Quantum inverse scattering method

In quantum physics, the quantum inverse scattering method (QISM) or the algebraic Bethe ansatz is a method for solving integrable models in 1+1 dimensions, introduced by Leon Takhtajan and L. D. Faddeev in 1979. It can be viewed as a quantized version of the classical inverse scattering method pioneered by Norman Zabusky and Martin Kruskal used to investigate the Korteweg–de Vries equation and later other integrable partial differential equations. In both, a Lax matrix features heavily and scattering data is used to construct solutions to the original system. While the classical inverse scattering method is used to solve integrable partial differential equations which model continuous media (for example, the KdV equation models shallow water waves), the QISM is used to solve many-body quantum systems, sometimes known as spin chains, of which the Heisenberg spin chain is the best-studied and most famous example. These are typically discrete systems, with particles fixed at different points of a lattice, but limits of results obtained by the QISM can give predictions even for field theories defined on a continuum, such as the quantum sine-Gordon model. The quantum inverse scattering method relates two different approaches: the Bethe ansatz, a method of solving integrable quantum models in one space and one time dimension. the inverse scattering transform, a method of solving classical integrable differential equations of the evolutionary type.
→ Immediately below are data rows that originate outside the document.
[config.mk]
export PLATFORM = sky130hd
export DESIGN_NAME = proc_param
export DESIGN_NICKNAME = d
export VERILOG_FILES = /design/src/rtl/proc_pkg.sv /design/src/rtl/dec3to8.sv /design/src/rtl/proc_alu.sv /design/src/rtl/regn.sv /design/src/rtl/proc_param.sv
export SDC_FILE = /design/constraint.sdc
export NUM_CORES = 1
export LEC_CHECK = 0
export CAP_MARGIN = 10
export CORE_ASPECT_RATIO = 2
export CORE_MARGIN = 4
export CORE_UTILIZATION = 50
export CTS_BUF_LIST = sky130_fd_sc_hd__clkbuf_8 sky130_fd_sc_hd__clkbuf_16
export DETAILED_ROUTE_END_ITERATION = 10
export GPL_TIMING_DRIVEN = 0
export PLACE_DENSITY = 0.7
export SLEW_MARGIN = 20
export SYNTH_ARGS = -nofsm -noshare
export SYNTH_HDL_FRONTEND = slang
export SYNTH_SLANG_ARGS = --single-unit
[constraint.sdc]
create_clock -name Clock -period 5.21 [get_ports Clock]
set_input_delay 1.042 -clock Clock [delete_from_list [all_inputs] [get_ports Clock]]
set_output_delay 1.042 -clock Clock [all_outputs]
set_load 0.05 [all_outputs]
[src/rtl/proc_pkg.sv]
// Shared constants for the parametrised bus processor: opcodes, step encoding
// and bus-source select indices.
package proc_pkg;

  localparam int unsigned IR_W  = 9;
  localparam int unsigned SEL_W = 10;

  localparam logic [2:0] OP_MV   = 3'b000;
  localparam logic [2:0] OP_MVI  = 3'b001;
  localparam logic [2:0] OP_ADD  = 3'b010;
  localparam logic [2:0] OP_SUB  = 3'b011;
  localparam logic [2:0] OP_AND  = 3'b100;
  localparam logic [2:0] OP_XOR  = 3'b101;
  localparam logic [2:0] OP_MVNZ = 3'b110;
  localparam logic [2:0] OP_NOP  = 3'b111;

  typedef enum logic [1:0] {
    T0 = 2'd0,
    T1 = 2'd1,
    T2 = 2'd2,
    T3 = 2'd3
  } step_e;

  localparam int unsigned SEL_R0  = 0;
  localparam int unsigned SEL_R1  = 1;
  localparam int unsigned SEL_R2  = 2;
  localparam int unsigned SEL_R3  = 3;
  localparam int unsigned SEL_R4  = 4;
  localparam int unsigned SEL_R5  = 5;
  localparam int unsigned SEL_R6  = 6;
  localparam int unsigned SEL_R7  = 7;
  localparam int unsigned SEL_G   = 8;
  localparam int unsigned SEL_DIN = 9;

endpackage

[src/rtl/dec3to8.sv]
// 3-to-8 one-hot decoder with enable.
module dec3to8 (
  input  logic [2:0] w_i,
  input  logic       en_i,
  output logic [7:0] y_o
);

  always_comb begin
    y_o = '0;
    if (en_i) begin
      y_o[w_i] = 1'b1;
    end
  end

endmodule

[src/rtl/proc_alu.sv]
// Combinational ALU: add/sub modulo 2^N, bitwise and/xor; other opcodes give 0.
module proc_alu
  import proc_pkg::*;
#(
  parameter int unsigned N = 16
) (
  input  logic [N-1:0] a_i,
  input  logic [N-1:0] b_i,
  input  logic [2:0]   op_i,
  output logic [N-1:0] res_o
);

  always_comb begin
    res_o = '0;
    case (op_i)
      OP_ADD:  res_o = a_i + b_i;
      OP_SUB:  res_o = a_i - b_i;
      OP_AND:  res_o = a_i & b_i;
      OP_XOR:  res_o = a_i ^ b_i;
      default: res_o = '0;
    endcase
  end

endmodule

[src/rtl/regn.sv]
// N-bit load-enable register with synchronous active-high reset to RESET_VAL.
module regn #(
  parameter int unsigned N         = 16,
  parameter logic [N-1:0] RESET_VAL = '0
) (
  input  logic         clk_i,
  input  logic         rst_i,
  input  logic         en_i,
  input  logic [N-1:0] d_i,
  output logic [N-1:0] q_o
);

  logic [N-1:0] q_q;

  always_ff @(posedge clk_i) begin
    if (rst_i) begin
      q_q <= RESET_VAL;
    end else if (en_i) begin
      q_q <= d_i;
    end
  end

  assign q_o = q_q;

endmodule

[src/rtl/proc_param.sv]
// Parametrised multicycle processor: eight registers, A and G around an ALU,
// all sharing a single one-hot-selected bus.
module proc_param
  import proc_pkg::*;
#(
  parameter int unsigned  N         = 16,
  parameter logic [N-1:0] RESET_VAL = '0
) (
  input  logic         Clock,
  input  logic         Resetn,
  input  logic [N-1:0] DIN,
  input  logic         Run,
  output logic         Done,
  output logic [N-1:0] BusWires,
  output logic         Busy
);

  step_e             step_q, step_d;
  logic [IR_W-1:0]   ir_q, ir_d;
  logic              ir_in;
  logic [2:0]        op, rx, ry;
  logic [7:0]        x_dec, y_dec;
  logic [7:0]        r_in;
  logic              a_in, g_in;
  logic [SEL_W-1:0]  sel;
  logic [N-1:0]      r_q [8];
  logic [N-1:0]      a_q, g_q, alu_res;

  assign op = ir_q[8:6];
  assign rx = ir_q[5:3];
  assign ry = ir_q[2:0];

  dec3to8 u_dec_x (.w_i(rx), .en_i(1'b1), .y_o(x_dec));
  dec3to8 u_dec_y (.w_i(ry), .en_i(1'b1), .y_o(y_dec));

  for (genvar i = 0; i < 8; i++) begin : g_regs
    regn #(.N(N), .RESET_VAL(RESET_VAL)) u_r (
      .clk_i(Clock), .rst_i(Resetn), .en_i(r_in[i]), .d_i(BusWires), .q_o(r_q[i])
    );
  end

  regn #(.N(N), .RESET_VAL(RESET_VAL)) u_a (
    .clk_i(Clock), .rst_i(Resetn), .en_i(a_in), .d_i(BusWires), .q_o(a_q)
  );

  regn #(.N(N), .RESET_VAL(RESET_VAL)) u_g (
    .clk_i(Clock), .rst_i(Resetn), .en_i(g_in), .d_i(alu_res), .q_o(g_q)
  );

  proc_alu #(.N(N)) u_alu (.a_i(a_q), .b_i(BusWires), .op_i(op), .res_o(alu_res));

  // Step counter and IR; reset overrides Run and every enable.
  always_ff @(posedge Clock) begin
    if (Resetn) begin
      step_q <= T0;
      ir_q   <= IR_W'(RESET_VAL);
    end else begin
      step_q <= step_d;
      ir_q   <= ir_d;
    end
  end

  assign ir_d = ir_in ? DIN[IR_W-1:0] : ir_q;

  always_comb begin
    step_d = step_q;
    ir_in  = 1'b0;
    r_in   = '0;
    a_in   = 1'b0;
    g_in   = 1'b0;
    sel    = '0;
    Done   = 1'b0;
    case (step_q)
      T0: begin
        if (Run) begin
          ir_in  = 1'b1;
          step_d = T1;
        end
      end
      T1: begin
        case (op)
          OP_MV: begin
            sel    = {2'b00, y_dec};
            r_in   = x_dec;
            Done   = 1'b1;
            step_d = T0;
          end
          OP_MVI: begin
            sel[SEL_DIN] = 1'b1;
            r_in         = x_dec;
            Done         = 1'b1;
            step_d       = T0;
          end
          OP_MVNZ: begin
            sel = {2'b00, y_dec};
            if (g_q != '0) begin
              r_in = x_dec;
            end
            Done   = 1'b1;
            step_d = T0;
          end
          OP_NOP: begin
            Done   = 1'b1;
            step_d = T0;
          end
          default: begin
            sel    = {2'b00, x_dec};
            a_in   = 1'b1;
            step_d = T2;
          end
        endcase
      end
      T2: begin
        sel    = {2'b00, y_dec};
        g_in   = 1'b1;
        step_d = T3;
      end
      T3: begin
        sel[SEL_G] = 1'b1;
        r_in       = x_dec;
        Done       = 1'b1;
        step_d     = T0;
      end
    endcase
  end

  // One-hot bus mux; an empty select leaves the bus at zero.
  always_comb begin
    BusWires = '0;
    for (int i = 0; i < 8; i++) begin
      if (sel[i]) begin
        BusWires = BusWires | r_q[i];
      end
    end
    if (sel[SEL_G]) begin
      BusWires = BusWires | g_q;
    end
    if (sel[SEL_DIN]) begin
      BusWires = BusWires | DIN;
    end
  end

  assign Busy = (step_q != T0);

endmodule
==> run_results.csv, run 1 <==
group,metric,value,unit
global_routing,grt_pass1_wl,75300,um
floorplanning,rows,73,
clocking,clkSinkCount,171,
pwr,irDropWorstVdd,0.269,mV
worst_setup_path,path_delay_family,"compound AO/OA/AOI/OAI gates",
detailed_routing,vias,11432,
logic_synthesis,syn_area,10300,um2
worst_setup_path,start_kind,"flop",
sta,hold_ws,0.491,ns
global_routing,grt_overflow,0,
status,outcome,"complete, but fails checks",
sta,layout_setup_ws,-0.134,ns
worst_hold_path,hp-class,"reg -> reg",
clocking,cts_root_buf,"clkbuf_16",
sta,hold_violations,0,
floorplanning,num_io_pins,37,
logic_synthesis,yosysUniqueCellTypes,82,
global_routing,grt_usage,0.465,
global_routing,grt_use_met1,0.481,
floorplanning,die-area,23000,um2
logic_synthesis,syn_avg_cell_area,8.06,um2
worst_setup_path,cp.required,5.59,ns
logic_synthesis,yosysSeqAreaShare,0.333,
sta,slew_viol_final,0,
final_layout,drive_gt1_frac,0.153,
final_layout,final_net_count,1422,
final_layout,area_delta_synth_final,20.9,%
logic_synthesis,ys_ff_latch,171,
flow_run,drv_cap,0,
sta,finalSetupViolations,1,
sta,rsz0062_at_grt,"yes",
logic_synthesis,synth_fp_nets,1332,
detailed_routing,antenna_left,0,
detailed_routing,avgRoutedWirePerCell,32.8,um
placed_design,place_congestion,1.05,
worst_setup_path,crit_type,"reg -> reg",
pwr,p_leak,4.43,nW
logic_synthesis,ys_async_sr_fraction,0,
detailed_routing,drt-initial-drc-count,1566,
detailed_routing,totalWireLength,53800,um
global_routing,busiest_layer,"met2",
clocking,clkTransAtPathRegs,0.07,ns
global_routing,met3_usage,0.144,
clocking,cts_tree,"done",
logic_synthesis,synth_flop_cell,"dfxtp_1",
detailed_routing,firstDrtPassIters,6,
worst_setup_path,worstPathCellList,"clkbuf_4 > buf_8 > buf_8 > buf_6 > o2bb2ai_1 > a222oi_1 > o2111ai_1 > nor3_2 > buf_4 > inv_2 > nor2_2 > a31oi_4 > xnor2_1 > ha_1 > and2_4 > a221o_1 > a21oi_2 > o21a_1 > o31ai_4 > a31oi_4 > buf_6 > xnor2_1 > or3_1 > a41oi_2",
global_routing,antenna_found_initial,1,
clocking,cts_made_buffers,17,
placed_design,port_buffers,35,
logic_synthesis,synth_edf_count,0,
sta,fin_skew,0.00709,ns
floorplanning,start_util,0.511,
logic_synthesis,yosys_warnings,0,
clocking,clockBufferDepth,2,
logic_synthesis,syn_inst,1275,
floorplanning,die-height,211,um
sta,fin_crit,5.34,ns
pwr,powerDensity,298,nW/um2
worst_setup_path,cp_slowest_cell,"a222oi_1",
worst_setup_path,max_stage_delay,0.59,ns
global_routing,gr-usage-met2,0.733,
detailed_routing,viasPerCell,6.97,
floorplanning,coreArea,20100,um2
worst_setup_path,cp-end-kind,"flop",
clocking,cts_hold_buf,0,
global_routing,grt_max_degree,17,
worst_setup_path,worstPathArrival,5.73,ns
floorplanning,dieWidth,109,um
placed_design,dp_slack,-1.72,ns
sta,fmax,187,MHz
sta,slew_headroom,0.169,
clocking,clock_latency,0.46,ns
sta,worstMarginPinSlew,1.25,ns
sta,finalSetupTns,-0.134,ns
worst_setup_path,cp_max_fo,10,
placed_design,hpwl,37700,um
global_routing,grt_pass1_vias,10966,
sta,fin_crit_sh,1.03,
detailed_routing,route.detailed.drc,0,
status,violations,"negative setup slack",
worst_setup_path,cp_num_buf_inv,7,
pwr,total_power,3.70,mW
clocking,cts.htree.levels,4,
power by group:
group / leakage, nW / switching (mW) / internal (mW)
Sequential: 1.38 / 0.0391 / 1.34
Combinational: 2.77 / 0.638 / 0.377
Clock: 0.277 / 0.622 / 0.681
Total: 4.43 / 1.30 / 2.40
metal layers:
| layer | part of all wire | vias to the layer above |
|---|---|---|
| met2 | 0.46 | 878 |
| met1 | 0.32 | 5370 |
| met5 | 0.0011 | - |
| li1 | - | 4823 |
| met4 | 0.12 | 2 |
| met3 | 0.10 | 359 |
logic make-up (layout without fill, tap and decap cells):
kind of cell | after synthesis | count (layout) | synth area share
compound gates | 360 | 360 | 0.251
xor+xnor | 23 | 23 | 0.0240
fa+ha+maj | 38 | 38 | 0.0470
buf+inv | 148 | 251 | 0.0628
flops | 171 | 171 | 0.333
mux | 65 | 65 | 0.0660
other cells | 0 | 1 | 0
simple gates | 470 | 470 | 0.216
cells in the mapped netlist, types with 25 or more instances:
cell type  count  area [um2]
nand2_1       48         180
nor2_1       268        1010
a211oi_1      85         638
o21ai_0       31         155
inv_1         32         120
nand3_1       32         160
clkbuf_1      77         289
a21oi_1       95         475
a22o_1        29         254
mux2i_1       52         521
dfxtp_1      171        3420
ha_1          37         463
nor3_1        25         125
registers in the layout (all words and copies together), names as in the netlist, named ones only:
name            cells
ir_q                9
step_q              1
u_g.q_o            16
g_regs.u_r.q_o    128
u_a.q_o            16
cell usage in the layout, fill, tap and decap left out, types with 10 or more instances in the layout:
| cell type | instances |
|---|---|
| a211oi_1 | 85 |
| nor3_1 | 23 |
| nand3_1 | 31 |
| o2bb2ai_1 | 12 |
| ha_1 | 33 |
| nor2_1 | 260 |
| buf_6 | 17 |
| xnor2_1 | 17 |
| clkdlybuf4s50_1 | 32 |
| a21oi_1 | 92 |
| a22o_1 | 28 |
| a22oi_1 | 12 |
| o21ai_0 | 30 |
| inv_1 | 28 |
| nor4_1 | 12 |
| nand2_1 | 45 |
| buf_4 | 35 |
| clkbuf_1 | 60 |
| a31oi_1 | 10 |
| buf_2 | 10 |
| nand4_1 | 10 |
| clkbuf_16 | 17 |
| dfxtp_1 | 168 |
| mux2_2 | 12 |
| nor2b_1 | 11 |
| mux2i_1 | 51 |
tightest hold or removal path: stages (launching register included):
cell,delay [ns]
dfxtp_1,0.33
a21oi_1,0.06
nor2_1,0.07
through the flow:
| step | instance area [um2] | instances | utilization |
|---|---|---|---|
| 6_report | 12400 | 1641 | 0.618 |
| 5_1_grt | 12400 | 1640 | 0.618 |
| 4_1_cts | 12000 | 1623 | 0.595 |
| 3_5_place_dp | 11000 | 1572 | 0.546 |
| 3_3_place_gp | 11000 | 1572 | 0.545 |
| 2_1_floorplan | 10300 | 1275 | - |
repair_timing:
action                     4_1_cts  5_1_grt
setup endpoints to repair       28       20
pin swaps                       13       35
resized for setup               69       89
buffers inserted                21       18
hold endpoints to repair         0        0
final timing paths:
path                               from               endpoint  slack, ns  cells past startpoint
hold reg to reg   g_regs[3].u_r.q_o[10]  g_regs[3].u_r.q_o[10]       0.49                      2
setup reg to reg                ir_q[4]            u_g.q_o[15]      -0.13                     24
hold / removal    g_regs[3].u_r.q_o[10]  g_regs[3].u_r.q_o[10]       0.49                      2
setup / recovery                ir_q[4]            u_g.q_o[15]      -0.13                     24
final cells by class:
cell class              count  area (um2)
diodes                      1        2.50
well taps                 262         328
clock buffers              18         439
plain buffers             113         666
clock inverters            14         138
fillers                  1817        7680
flip-flops and latches    171        3430
multi-input cells         956        6570
inverters                  32         123
repair buffers             74         719
Power figures use the tool's default switching activity.
==> run 2: changes to the inputs <==
--- a/config.mk
+++ b/config.mk
@@ -6,8 +6,7 @@
 export NUM_CORES = 1
 export LEC_CHECK = 0
 export CAP_MARGIN = 10
-export CORE_ASPECT_RATIO = 2
-export CORE_MARGIN = 4
+export CORE_MARGIN = 8
 export CORE_UTILIZATION = 50
 export CTS_BUF_LIST = sky130_fd_sc_hd__clkbuf_8 sky130_fd_sc_hd__clkbuf_16
 export DETAILED_ROUTE_END_ITERATION = 10
==> run_results.csv, run 2 (same netlist as run 1, synthesis figures left out) <==
group,metric,value,unit
worst_setup_path,crit_type,"reg -> reg",
final_layout,diodes,0,
worst_setup_path,cp_slowest_cell,"a222oi_1",
floorplanning,die-height,159,um
placed_design,port_buffers,35,
pwr,total_power,3.70,mW
floorplanning,die-area,25400,um2
worst_setup_path,r2r_cells,24,
worst_setup_path,max_stage_delay,0.55,ns
placed_design,hpwl,34200,um
worst_setup_path,r2r_slack,-0.14,ns
detailed_routing,drt-initial-drc-count,1459,
floorplanning,dieWidth,159,um
sta,finalSetupViolations,1,
sta,fin_skew,0.0161,ns
final_layout,final_common_cell,"nor2_1",
detailed_routing,antenna_left,0,
worst_setup_path,cp_max_fo,10,
detailed_routing,viasPerCell,6.80,
detailed_routing,route.detailed.drc,0,
final_layout,final_cell_mix,"nor2_1 (260), dfxtp_1 (168), a21oi_1 (92), a211oi_1 (85), clkbuf_1 (60)",
worst_setup_path,cp.required,5.58,ns
global_routing,grt_overflow,0,
clocking,clkTransAtPathRegs,0.08,ns
worst_hold_path,hp-start,"g_regs[5].u_r.q_o[10]",
floorplanning,start_util,0.508,
global_routing,grt_pass1_wl,68900,um
sta,slew_headroom,0.149,
pwr,p_leak,4.43,nW
floorplanning,rows,52,
clocking,clkSinkCount,171,
clocking,cts_tree,"done",
detailed_routing,totalWireLength,47400,um
sta,fin_crit,5.35,ns
final_layout,final_net_count,1429,
detailed_routing,firstDrtPassIters,6,
final_layout,area_delta_synth_final,21.5,%
worst_setup_path,worstPathCellList,"clkbuf_4 > buf_6 > buf_8 > buf_6 > o2bb2ai_1 > a222oi_1 > o2111ai_1 > nor3_2 > buf_4 > clkinvlp_4 > nor2_4 > a31oi_4 > xnor2_1 > ha_1 > and2_4 > a221o_1 > a21oi_2 > o21a_1 > o31ai_4 > a31oi_2 > buf_4 > xnor2_2 > or3_4 > a41oi_2",
final_layout,largest_register_ffs,128,
detailed_routing,avgRoutedWirePerCell,28.7,um
worst_hold_path,min_path_cells,2,
worst_hold_path,hold_path_end,"g_regs[5].u_r.q_o[10]",
status,violations,"negative setup slack",
sta,fin_crit_sh,1.03,
final_layout,utilization,0.617,
pwr,clkPwrFrac,0.371,
pwr,p_comb_frac,0.256,
worst_setup_path,cp-end-kind,"flop",
global_routing,grt_pass1_vias,10568,
clocking,cts_made_buffers,17,
global_routing,grt_max_degree,20,
sta,slew_viol_final,0,
worst_setup_path,r2r_end,"u_g.q_o[15]",
floorplanning,num_io_pins,37,
sta,hold_violations,0,
pwr,p_int,2.41,mW
clocking,cts_hold_buf,0,
global_routing,antenna_found_initial,0,
pwr,power_switching,1.29,mW
sta,layout_setup_ws,-0.141,ns
worst_setup_path,start_kind,"flop",
clocking,cts_root_buf,"clkbuf_16",
flow_run,drv_cap,0,
worst_hold_path,hp-class,"reg -> reg",
clocking,clockBufferDepth,2,
status,outcome,"complete, but fails checks",
pwr,swShare,0.348,
final_layout,drive_gt1_frac,0.155,
detailed_routing,vias,11249,
sta,rsz0062_at_grt,"yes",
worst_setup_path,worstPathArrival,5.72,ns
pwr,powerDensity,297,nW/um2
clocking,clock_latency,0.45,ns
global_routing,grt_usage,0.362,
placed_design,place_congestion,1.02,
clocking,cts.htree.levels,4,
sta,fmax,187,MHz
worst_setup_path,cp_num_buf_inv,7,
floorplanning,coreArea,20200,um2
worst_setup_path,path_delay_family,"compound AO/OA/AOI/OAI gates",
pwr,irDropWorstVdd,0.231,mV
pwr,sequentialPowerShare,0.373,
worst_setup_path,regToRegStartpoint,"ir_q[4]",
sta,worstMarginPinSlew,1.27,ns
final_layout,fillers,1840,
run 2: cell count changes in the layout (fill, tap and decap cells not counted), moves of 3 or more:
cell | before | now
buf_2 | 10 | 13
buf_4 | 35 | 44
buf_6 | 17 | 13
clkinv_4 | 4 | 1
clkinv_8 | 0 | 5
inv_2 | 4 | 1
inv_8 | 1 | 4
run 2: worst reg2reg max path, delay by kind of cell (launching register included):
family / cells / cell delay, ns
AOI/OAI and AO/OA: 10 / 2.21
adders and majority gates: 1 / 0.34
and+or+nand+nor: 4 / 0.90
xor gates and xnor gates: 2 / 0.22
buffers and inverters: 7 / 1.32
DFF: 1 / 0.31
run 2: worst max-delay path by stage:
| stage | start | end | slack (ns) | cells past startpoint |
|---|---|---|---|---|
| after CTS | flop | u_g.q_o[15] | -0.08 | 23 |
| after detailed placement | step_q[0] | u_g.q_o[15] | -1.79 | 21 |
| final | ir_q[4] | u_g.q_o[15] | -0.14 | 24 |
| after global routing | step_q[0] | u_g.q_o[15] | -0.18 | 22 |
| after floorplan | step_q[0] | u_g.q_o[15] | 0.02 | 23 |
| after global placement | step_q[0] | u_g.q_o[15] | -1.80 | 21 |
run 2: through the flow:
stage | hold slack, ns | instance area [um2] | TNS [ns] | cells | worst slack (ns)
6_report | 0.512 | 12500 | -0.141 | 1655 | -0.141
5_1_grt | 0.535 | 12500 | -0.177 | 1655 | -0.177
4_1_cts | 0.506 | 12000 | -0.0833 | 1632 | -0.0833
3_5_place_dp | 0.491 | 11000 | -15.82 | 1580 | -1.79
3_3_place_gp | 0.478 | 11000 | -16.53 | 1580 | -1.80
2_1_floorplan | 0.448 | 10300 | 0 | 1275 | 0.0205
run 2: metal layers:
metal / GRT usage / part of all wire / wire length [um]
met1: 0.471 / 0.40 / 18800
met4: 0.178 / 0.061 / 2880
met5: 0 / 0 / 0
met3: 0.103 / 0.12 / 5820
met2: 0.541 / 0.42 / 20000
run 2: layout make-up:
class | instances | area, um2 | share of cell area
buffer | 113 | 631 | 0.0505
clock buffer | 17 | 425 | 0.0341
clock inverter | 15 | 199 | 0.0159
inverter | 32 | 129 | 0.0103
multi-input combinational | 956 | 6570 | 0.526
sequential | 171 | 3430 | 0.275
tap | 270 | 338 | 0.0271
timing repair buffer | 81 | 762 | 0.0611
run 2: power groups by stage:
stage | Combinational, mW | Sequential (mW) | Clock [mW]
floorplan | 0.532 | 1.40 | 0
global placement | 0.753 | 1.41 | 0
detailed placement | 0.760 | 1.41 | 0
CTS | 0.845 | 1.38 | 1.37
global route | 0.996 | 1.38 | 1.42
finish | 0.948 | 1.38 | 1.37
run 2: what timing repair did:
item | in CTS | in global routing
buffers inserted | 22 | 23
endpoints found under the setup margin | 29 | 12
pin swaps | 17 | 40
cloned | 0 | 1
gates resized for setup | 67 | 73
This method led to the formulation of quantum groups, in particular the Yangian. The center of the Yangian, given by the quantum determinant plays a prominent role in the method. An important concept in the inverse scattering transform is the Lax representation. The quantum inverse scattering method starts by the quantization of the Lax representation and reproduces the results of the Bethe ansatz. In fact, it allows the Bethe ansatz to be written in a new form: the algebraic Bethe ansatz.